## Exercise
Filter the entries down to the lines containing "parameter", and copy those lines.
··· Available data
$ cat config.mk
export PLATFORM = sky130hd
export DESIGN_NAME = world_step_sequencer
export DESIGN_NICKNAME = d
export VERILOG_FILES = /design/src/rtl/world_step_sequencer.sv
export SDC_FILE = /design/constraint.sdc
export NUM_CORES = 1
export LEC_CHECK = 0
export CAP_MARGIN = 30
export CORE_ASPECT_RATIO = 1.75
export CORE_MARGIN = 3
export CORE_UTILIZATION = 35
export CTS_CLUSTER_DIAMETER = 30
export CTS_CLUSTER_SIZE = 20
export DETAILED_ROUTE_END_ITERATION = 6
export DONT_BUFFER_PORTS = 1
export MAX_ROUTING_LAYER = met4
export PLACE_DENSITY = 0.54
export SLEW_MARGIN = 25
export SYNTH_ARGS = -nofsm -noshare
export SYNTH_HDL_FRONTEND = slang
export SYNTH_SLANG_ARGS = --single-unit
export TNS_END_PERCENT = 1
$ cat constraint.sdc
create_clock -name clock -period 10.8 [get_ports clock]
set_input_delay 1.08 -clock clock [delete_from_list [all_inputs] [get_ports clock]]
set_output_delay 1.08 -clock clock [all_outputs]
set_load 0.02 [all_outputs]
$ cat src/rtl/world_step_sequencer.sv
// One robot step per iteration: read front/left/own map cells, drive the robot sensors,
// tick the robot, then apply its move/turn/remove decision to the position and the map.
module world_step_sequencer #(
    parameter int ROWS     = 10,
    parameter int COLS     = 20,
    parameter int ADDR_W   = 8,
    parameter int STEP_GAP = 4,
    parameter int RM_STEPS = 3
) (
    input  logic              clock,
    input  logic              reset,
    input  logic              run,
    input  logic              load,
    input  logic [5:0]        init_row,
    input  logic [5:0]        init_column,
    input  logic [1:0]        init_orientation,
    output logic [ADDR_W-1:0] mem_addr,
    output logic              mem_we,
    output logic [2:0]        mem_wdata,
    input  logic [2:0]        mem_rdata,
    output logic              head,
    output logic              left,
    output logic              under,
    output logic              barrier,
    output logic              robot_clock,
    input  logic              front,
    input  logic              turn,
    input  logic              remove,
    output logic [5:0]        robot_row,
    output logic [5:0]        robot_column,
    output logic [1:0]        robot_orientation,
    output logic              busy,
    output logic              step_done
);

    localparam logic [1:0] OR_N = 2'b00;
    localparam logic [1:0] OR_S = 2'b01;
    localparam logic [1:0] OR_E = 2'b10;
    localparam logic [1:0] OR_W = 2'b11;

    localparam logic [2:0] CELL_WALL  = 3'd1;
    localparam logic [2:0] CELL_TRASH = 3'd2;
    localparam logic [2:0] CELL_DIRT  = 3'd7;

    localparam logic [5:0] ROW_MAX = 6'(ROWS);
    localparam logic [5:0] COL_MAX = 6'(COLS);

    localparam int GAP_W = (STEP_GAP > 1) ? $clog2(STEP_GAP) : 1;
    localparam int RM_W  = (RM_STEPS > 1) ? $clog2(RM_STEPS) : 1;

    typedef enum logic [2:0] {
        S_IDLE,
        S_RDF,
        S_RDL,
        S_RDU,
        S_CAP,
        S_TICK,
        S_APPLY,
        S_GAP
    } state_t;

    state_t            state_q, state_d;
    logic [GAP_W-1:0]  gap_cnt_q, gap_cnt_d;
    logic [RM_W-1:0]   rm_cnt_q, rm_cnt_d;
    logic [5:0]        row_q, row_d;
    logic [5:0]        col_q, col_d;
    logic [1:0]        ori_q, ori_d;
    logic [2:0]        front_data_q, front_data_d;
    logic [2:0]        left_data_q, left_data_d;
    logic              head_q, head_d;
    logic              left_q, left_d;
    logic              under_q, under_d;
    logic              barrier_q, barrier_d;
    logic              robot_clock_q, robot_clock_d;
    logic              step_done_q, step_done_d;

    logic [5:0]        fr_row, fr_col, lf_row, lf_col;
    logic              front_ok, left_ok;
    logic              rm_last;

    function automatic logic in_range(input logic [5:0] r, input logic [5:0] c);
        return (r >= 6'd1) && (r <= ROW_MAX) && (c >= 6'd1) && (c <= COL_MAX);
    endfunction

    function automatic logic [ADDR_W-1:0] cell_addr(input logic [5:0] r, input logic [5:0] c);
        int a;
        a = int'(r) * COLS + int'(c);
        return ADDR_W'(a);
    endfunction

    function automatic logic [1:0] turn_left(input logic [1:0] o);
        logic [1:0] n;
        case (o)
            OR_N:    n = OR_W;
            OR_W:    n = OR_S;
            OR_S:    n = OR_E;
            default: n = OR_N;
        endcase
        return n;
    endfunction

    // Front and left-hand neighbour coordinates; row 0 wraps to 63 and reads as out of range.
    always_comb begin
        fr_row = row_q;
        fr_col = col_q;
        lf_row = row_q;
        lf_col = col_q;
        case (ori_q)
            OR_N: begin
                fr_row = row_q - 6'd1;
                lf_col = col_q - 6'd1;
            end
            OR_S: begin
                fr_row = row_q + 6'd1;
                lf_col = col_q + 6'd1;
            end
            OR_E: begin
                fr_col = col_q + 6'd1;
                lf_row = row_q - 6'd1;
            end
            default: begin
                fr_col = col_q - 6'd1;
                lf_row = row_q + 6'd1;
            end
        endcase
    end

    assign front_ok = in_range(fr_row, fr_col);
    assign left_ok  = in_range(lf_row, lf_col);
    assign rm_last  = (rm_cnt_q == RM_W'(RM_STEPS - 1));

    always_comb begin
        state_d       = state_q;
        gap_cnt_d     = gap_cnt_q;
        rm_cnt_d      = rm_cnt_q;
        row_d         = row_q;
        col_d         = col_q;
        ori_d         = ori_q;
        front_data_d  = front_data_q;
        left_data_d   = left_data_q;
        head_d        = head_q;
        left_d        = left_q;
        under_d       = under_q;
        barrier_d     = barrier_q;

        case (state_q)
            S_IDLE: begin
                if (load) begin
                    row_d = init_row;
                    col_d = init_column;
                    ori_d = init_orientation;
                end
                if (run) begin
                    state_d = S_RDF;
                end
            end
            S_RDF: state_d = S_RDL;
            S_RDL: begin
                front_data_d = mem_rdata;
                state_d      = S_RDU;
            end
            S_RDU: begin
                left_data_d = mem_rdata;
                state_d     = S_CAP;
            end
            S_CAP: begin
                head_d    = !front_ok || (front_data_q == CELL_WALL);
                left_d    = !left_ok || (left_data_q == CELL_WALL);
                under_d   = (mem_rdata == CELL_DIRT);
                barrier_d = front_ok && (front_data_q == CELL_TRASH);
                state_d   = S_TICK;
            end
            S_TICK: state_d = S_APPLY;
            S_APPLY: begin
                if (front) begin
                    if (!head_q) begin
                        row_d = fr_row;
                        col_d = fr_col;
                    end
                end else if (turn) begin
                    ori_d = turn_left(ori_q);
                end
                if (remove && barrier_q) begin
                    rm_cnt_d = rm_last ? '0 : rm_cnt_q + 1'b1;
                end else begin
                    rm_cnt_d = '0;
                end
                gap_cnt_d = GAP_W'(STEP_GAP - 1);
                state_d   = S_GAP;
            end
            S_GAP: begin
                if (gap_cnt_q == '0) begin
                    state_d = run ? S_RDF : S_IDLE;
                end else begin
                    gap_cnt_d = gap_cnt_q - 1'b1;
                end
            end
            default: state_d = S_IDLE;
        endcase

        robot_clock_d = (state_d == S_TICK);
        step_done_d   = (state_d == S_APPLY);
    end

    always_ff @(posedge clock or negedge reset) begin
        if (!reset) begin
            state_q       <= S_IDLE;
            gap_cnt_q     <= '0;
            rm_cnt_q      <= '0;
            row_q         <= 6'd1;
            col_q         <= 6'd1;
            ori_q         <= OR_N;
            front_data_q  <= '0;
            left_data_q   <= '0;
            head_q        <= 1'b0;
            left_q        <= 1'b0;
            under_q       <= 1'b0;
            barrier_q     <= 1'b0;
            robot_clock_q <= 1'b0;
            step_done_q   <= 1'b0;
        end else begin
            state_q       <= state_d;
            gap_cnt_q     <= gap_cnt_d;
            rm_cnt_q      <= rm_cnt_d;
            row_q         <= row_d;
            col_q         <= col_d;
            ori_q         <= ori_d;
            front_data_q  <= front_data_d;
            left_data_q   <= left_data_d;
            head_q        <= head_d;
            left_q        <= left_d;
            under_q       <= under_d;
            barrier_q     <= barrier_d;
            robot_clock_q <= robot_clock_d;
            step_done_q   <= step_done_d;
        end
    end

    // The write strobe is decoded in APPLY because remove is only valid in that cycle;
    // position is still pre-move there, so the front address is the cell being cleared.
    always_comb begin
        mem_addr = '0;
        case (state_q)
            S_RDF:   mem_addr = cell_addr(fr_row, fr_col);
            S_RDL:   mem_addr = cell_addr(lf_row, lf_col);
            S_RDU:   mem_addr = cell_addr(row_q, col_q);
            S_APPLY: mem_addr = cell_addr(fr_row, fr_col);
            default: mem_addr = '0;
        endcase
    end

    assign mem_we    = (state_q == S_APPLY) && remove && barrier_q && rm_last;
    assign mem_wdata = 3'd0;

    assign head              = head_q;
    assign left              = left_q;
    assign under             = under_q;
    assign barrier           = barrier_q;
    assign robot_clock       = robot_clock_q;
    assign step_done         = step_done_q;
    assign robot_row         = row_q;
    assign robot_column      = col_q;
    assign robot_orientation = ori_q;
    assign busy              = (state_q != S_IDLE);

endmodule

# --- Word level (Yosys, flattened, before mapping) ---
# Index checks and enable logic that the tools add are counted.
# Widths: inputs -> output; s select.
word_totals:
  output_inout_bits: 33
  in_bits: 24
  wordCells: 109
  register_bits: 33
classes:
  multipliers: 3
  mux: 26
  n_reduce_logical: 26
  order_cmp: 8
  n_eq_ne: 23
  addsub: 9
ops:
  columns: ["cell", "n"]
  rows:
  - ["$pmux 6 s2", 6]
  - ["$mux 6", 6]
  - ["$add 8x6->8", 3]
  - ["$ge 6x1->1 const B", 4]
  - ["$pmux 3 s8", 1]
  - ["$pmux 8 s3", 1]
  - ["$eq 3x3->1 const B", 7]
  - ["$mul 6x3->6 const B", 3]
  - ["$add 6x1->6 const B", 2]
  - ["$le 6x4->1 const B", 2]
  - ["$le 6x5->1 const B", 2]
  - ["$mux 2", 6]
  - ["$ne 2x2->1 const B", 6]
  - ["$sub 6x1->6 const B", 2]
  - ["$logic_and 1x1->1", 11]
  - ["$eq 3x1->1 const B", 3]
  - ["$eq 3x2->1 const B", 3]
  - ["$pmux 2 s2", 2]
  - ["$reduce_and 4->1", 2]
  - ["$eq 2x2->1 const B", 3]
  - ["$mux 3", 2]
  - ["$pmux 2 s3", 1]
  - ["$logic_not 2->1", 2]
  - ["$reduce_bool 2->1", 2]
  - ["other kinds (10)", 13]

# --- Depth between registers and ports, before layout ---
depth:
  word_depth: 9
  ltp_mapped: 17
  mapped_depth_nobuf: 14

# --- Worst setup path before layout ---
# Ideal clock, no wire load.
synth_path:
  kind: "register to output"
  from: "register ori_q[0] (netlist: robot_orientation[0])"
  to: "output port mem_addr[7]"
  n_path_buf: 2
  path_stages_with_launch: 17
  required_time_ps: 9720
  slack_ps: 5999
  arrival_time_ps: 3721
  cell_sequence: "dfrtp_1 > inv_1 > ha_1 > clkbuf_1 > clkbuf_1 > nor2b_1 > a21oi_1 > o21ai_0 > ha_1 > ha_1 > inv_1 > fa_1 > nor2_1 > o31ai_1 > xor2_1 > xnor3_1 > o221ai_1"
synth_between:
  elab_chain_len: 6
  elab_cells_between_ends: 13
  cone_classes: "2 x add/sub; 2 x mul; 2 x eq/ne; 5 x mux; 2 x reduce/logical"
synth_lines:
  columns: ["item", "line_no", "source"]
  rows:
  - ["start: declaration", "67", "logic [1:0] ori_q, ori_d;"]
  - ["start signal: assignment", "227", "ori_q <= ori_d;"]
  - ["$eq 2x1->1 / $logic_not 2->1 (equally long branches)", "108", "case (ori_q)"]
  - ["$reduce_or 2->1 (no source line)", null, null]
  - ["$pmux 6 s2", "108", null]
  - ["$mul 6x3->6", "87", "a = int'(r) * COLS + int'(c);"]
  - ["$add 8x6->8", "87", null]
  - ["$pmux 8 s3 (*)", "243", "case (state_q)"]
  - ["end: declaration", "17", "output logic [ADDR_W-1:0] mem_addr,"]
# Every way passes the cells marked *; elsewhere a longest branch is shown, timed or not.

# --- Worst setup path in the final report ---
# Ends and elaborated chain as after synthesis.

==> run summary <==
=================================================================================================
Area share of the largest cell type after synthesis ................................        0.205
CTS sink cnt .......................................................................           33
CTS HTree Levels ...................................................................            2
Final critical-path share of the clock period ......................................        0.557
Number of warnings issued by yosys .................................................            0
Top area cells in the synthesized netlist .......................................... dfrtp_1, ha_1, xnor2_1, nand2_1, o21ai_0
DIE AREA ...........................................................................   12,100 um2
Endpoints failing setup ............................................................            0
Number of cells produced by synthesis ..............................................          458
Combinational family with the most area after synthesis ............................ compound AO/OA/AOI/OAI gates
RSZ-0062 raised after global routing ...............................................           no
Number of DRC violations after detailed routing ....................................            0
Simple logic cell fraction of the synthesized area .................................        0.186
Later-pin clock latency in the skew report .........................................      0.28 ns
Number of port buffers .............................................................            0
Pins over their slew limit .........................................................            0
CTS tree ...........................................................................         done
Overall track demand over capacity in global routing ...............................        0.196
Total clock buffers created by CTS .................................................            5
Library cell with the largest summed area after synthesis ..........................      dfrtp_1
1st-iter DRT viols .................................................................          314
Crit path max fanout ...............................................................           19
Portion of netlist area occupied by mux cells ......................................       0.0563
FFs w/ async S/R, synth ............................................................         1.00
Placeable Area .....................................................................   10,400 um2
Cell area after technology mapping .................................................     3780 um2
Number of distinct library cell variants in the gate-level netlist after synthesis .           68
Maximum operating frequency ........................................................      166 MHz
Half-perimeter wire length after placement .........................................      9300 um
Start-to-end type of the worst setup path ..........................................   reg -> out
Compound-gate portion of the synthesized area ......................................        0.244
DR vias ............................................................................        3,328
Initial Utilization ................................................................        0.362
First-pass iteration count of the detailed router ..................................            4
CP Capture Type ....................................................................  output port
Placer Congestion ..................................................................        0.889
Critical Path Start Type ...........................................................         flop
Number of cell rows ................................................................           49
Number of post-CTS setup repair buffers ............................................            0
Worst rel slew slack ...............................................................        0.399
Endpoint required time on the critical path ........................................      9.72 ns
Cell chosen for the clock root .....................................................    clkbuf_16
Top-Level Pins .....................................................................           57
Synth Area in XOR/XNOR .............................................................       0.0768
Pin count of the biggest net entering global routing ...............................           34
Proportion of layout cells with a drive suffix above 1 .............................       0.0890
Number of nets with antenna violations after detailed routing ......................            0
Setup total negative slack .........................................................         0 ns
Primary FF master, synth ...........................................................      dfrtp_1
Post-Route Skew ....................................................................   0.00493 ns
Worst min-delay path class .........................................................   reg -> reg
Post-DR wirelength/cell ............................................................      20.6 um
Mean number of vias per cell .......................................................         5.89
Synth top cells by count ........................................................... nand2_1, ha_1, nor2_1, o21ai_0, dfrtp_1
Number of synthesized register bits ................................................           33
First-pass GRT wire length .........................................................    18,100 um
Number of buffers added to fix hold violations after cts ...........................            0
Count of flip-flops with a built-in enable after synthesis .........................            0
Data arrival time of the critical path .............................................      4.93 ns
Post-synthesis adder-cell area fraction ............................................        0.141
Net count, final ...................................................................          500
Max clock buf depth ................................................................            2
Clk slew on worst S/H paths ........................................................      0.06 ns
Number of global-route vias before repair ..........................................        3,276
Number of instances resized during post-cts repair .................................            0
Portion of the post-synthesis area used by sequential elements .....................        0.219
Syn_area_per_cell ..................................................................     8.25 um2
Total global routing overflow ......................................................            0
Vertical die dimension .............................................................       143 um
Horizontal die dimension ...........................................................      84.5 um
Top-count cell post-synth ..........................................................      nand2_1
Status .............................................................................    completed
Number of max-cap violations .......................................................            0
Slew at the pin closest to its max-slew limit ......................................     0.901 ns
Area overhead of the layout relative to synthesis ..................................        5.23%
Wire length after detailed routing .................................................    11,600 um
Antenna Diode Count ................................................................            0
Final Critical Period ..............................................................      6.01 ns
Initial antenna violation count ....................................................            0
Final-report hold violation count ..................................................            0
=================================================================================================
==> final timing paths <==
kind                                            from              endpoint  slack [ns]  cells after the start
worst min register to register          gap_cnt_q[0]          gap_cnt_q[0]        0.48                      1
worst min-delay path                    gap_cnt_q[0]          gap_cnt_q[0]        0.48                      1
min in group asynchronous                      reset  robot_orientation[1]        0.49                      0
max in group asynchronous                      reset       robot_column[0]       10.13                      0
worst max register to register  robot_orientation[0]                  head        7.37                      8
worst max-delay path            robot_orientation[0]           mem_addr[7]        4.79                     14
==> metrics by stage <==
step	std cells	area (um2)	util	setup slack [ns]	hold slack, ns
4_1_cts	565	3980	0.381	4.82	0.480
5_1_grt	565	3980	0.381	4.57	0.474
2_1_floorplan	460	3780	-	6.00	0.449
3_5_place_dp	557	3800	0.365	5.16	0.477
3_3_place_gp	557	3800	0.365	5.30	0.468
6_report	565	3980	0.381	4.79	0.485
······
## Response below
    parameter int ROWS     = 10,
    parameter int COLS     = 20,
    parameter int ADDR_W   = 8,
    parameter int STEP_GAP = 4,
    parameter int RM_STEPS = 3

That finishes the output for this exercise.